Collected data
>>>>>

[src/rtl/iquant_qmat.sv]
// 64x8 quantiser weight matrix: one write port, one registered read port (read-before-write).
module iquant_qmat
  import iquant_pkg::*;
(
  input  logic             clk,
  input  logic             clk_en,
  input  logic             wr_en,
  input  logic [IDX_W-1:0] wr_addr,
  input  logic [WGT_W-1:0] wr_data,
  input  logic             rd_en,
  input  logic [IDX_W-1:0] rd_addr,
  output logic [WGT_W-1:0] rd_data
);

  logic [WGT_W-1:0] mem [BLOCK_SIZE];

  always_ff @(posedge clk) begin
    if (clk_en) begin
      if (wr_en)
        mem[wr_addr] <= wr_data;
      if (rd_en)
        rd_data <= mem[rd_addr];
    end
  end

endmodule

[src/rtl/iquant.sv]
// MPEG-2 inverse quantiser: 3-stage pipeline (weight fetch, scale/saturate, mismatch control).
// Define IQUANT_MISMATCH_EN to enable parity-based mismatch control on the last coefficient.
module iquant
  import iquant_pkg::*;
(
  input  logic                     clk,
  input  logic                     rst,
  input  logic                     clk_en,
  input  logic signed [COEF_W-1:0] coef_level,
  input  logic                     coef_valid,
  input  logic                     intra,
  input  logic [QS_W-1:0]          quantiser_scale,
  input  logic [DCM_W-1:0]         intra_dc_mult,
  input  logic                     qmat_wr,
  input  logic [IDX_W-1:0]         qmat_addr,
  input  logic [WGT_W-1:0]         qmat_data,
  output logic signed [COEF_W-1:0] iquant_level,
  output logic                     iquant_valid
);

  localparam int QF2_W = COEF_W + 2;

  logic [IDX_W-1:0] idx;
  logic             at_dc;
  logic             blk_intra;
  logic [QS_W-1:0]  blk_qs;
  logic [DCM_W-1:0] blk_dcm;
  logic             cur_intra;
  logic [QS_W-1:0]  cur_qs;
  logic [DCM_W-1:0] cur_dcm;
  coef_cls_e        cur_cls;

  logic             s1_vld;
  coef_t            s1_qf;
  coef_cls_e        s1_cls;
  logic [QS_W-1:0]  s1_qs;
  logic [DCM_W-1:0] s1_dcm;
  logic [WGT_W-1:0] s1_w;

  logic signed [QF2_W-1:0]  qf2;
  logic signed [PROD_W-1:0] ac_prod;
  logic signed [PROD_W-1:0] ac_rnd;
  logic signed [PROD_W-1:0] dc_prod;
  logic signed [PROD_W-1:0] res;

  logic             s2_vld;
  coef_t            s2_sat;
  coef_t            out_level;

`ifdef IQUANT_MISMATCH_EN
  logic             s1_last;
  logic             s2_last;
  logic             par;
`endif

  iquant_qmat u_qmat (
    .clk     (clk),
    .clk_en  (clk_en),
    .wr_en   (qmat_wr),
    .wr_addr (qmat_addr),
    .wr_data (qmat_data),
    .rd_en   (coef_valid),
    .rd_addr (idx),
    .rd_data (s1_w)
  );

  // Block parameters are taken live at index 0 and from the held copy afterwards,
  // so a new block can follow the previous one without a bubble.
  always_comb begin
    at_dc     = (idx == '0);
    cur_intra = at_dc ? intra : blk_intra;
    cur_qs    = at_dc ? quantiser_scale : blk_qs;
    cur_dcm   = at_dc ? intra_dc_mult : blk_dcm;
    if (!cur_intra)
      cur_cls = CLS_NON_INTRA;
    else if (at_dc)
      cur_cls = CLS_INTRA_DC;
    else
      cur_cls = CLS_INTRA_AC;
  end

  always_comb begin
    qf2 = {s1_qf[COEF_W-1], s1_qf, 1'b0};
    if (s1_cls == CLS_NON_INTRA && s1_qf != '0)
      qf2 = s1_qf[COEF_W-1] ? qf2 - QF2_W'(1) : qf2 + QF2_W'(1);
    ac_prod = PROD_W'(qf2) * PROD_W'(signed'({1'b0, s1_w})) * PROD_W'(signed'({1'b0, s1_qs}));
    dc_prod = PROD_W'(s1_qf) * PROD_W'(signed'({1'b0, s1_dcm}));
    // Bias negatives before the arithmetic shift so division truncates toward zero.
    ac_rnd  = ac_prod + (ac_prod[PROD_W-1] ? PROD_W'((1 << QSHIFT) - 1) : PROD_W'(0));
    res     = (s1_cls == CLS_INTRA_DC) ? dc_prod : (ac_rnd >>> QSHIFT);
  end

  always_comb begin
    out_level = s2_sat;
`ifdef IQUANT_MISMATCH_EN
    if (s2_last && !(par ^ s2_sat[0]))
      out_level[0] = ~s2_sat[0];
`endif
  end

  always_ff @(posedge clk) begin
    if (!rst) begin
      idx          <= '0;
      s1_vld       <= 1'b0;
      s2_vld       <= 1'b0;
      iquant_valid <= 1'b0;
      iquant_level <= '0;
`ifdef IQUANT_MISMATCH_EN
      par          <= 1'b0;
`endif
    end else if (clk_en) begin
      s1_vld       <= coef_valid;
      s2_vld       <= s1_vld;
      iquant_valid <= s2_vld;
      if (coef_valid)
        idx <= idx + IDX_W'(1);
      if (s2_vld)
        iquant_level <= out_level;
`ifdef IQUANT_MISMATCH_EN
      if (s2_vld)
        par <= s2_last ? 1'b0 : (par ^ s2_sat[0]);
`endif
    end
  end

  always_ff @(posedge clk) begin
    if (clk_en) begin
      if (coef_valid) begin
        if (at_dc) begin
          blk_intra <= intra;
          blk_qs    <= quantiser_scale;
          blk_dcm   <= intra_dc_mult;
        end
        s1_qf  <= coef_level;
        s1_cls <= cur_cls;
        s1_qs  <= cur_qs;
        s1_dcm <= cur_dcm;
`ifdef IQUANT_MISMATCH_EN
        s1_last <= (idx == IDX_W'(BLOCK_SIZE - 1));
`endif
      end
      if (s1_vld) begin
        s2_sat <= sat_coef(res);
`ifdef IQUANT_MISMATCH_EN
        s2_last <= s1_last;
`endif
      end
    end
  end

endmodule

<<<<<

Directions: Report how many lines of the data above include "signed", giving the number and no other words.

Response to the task: 9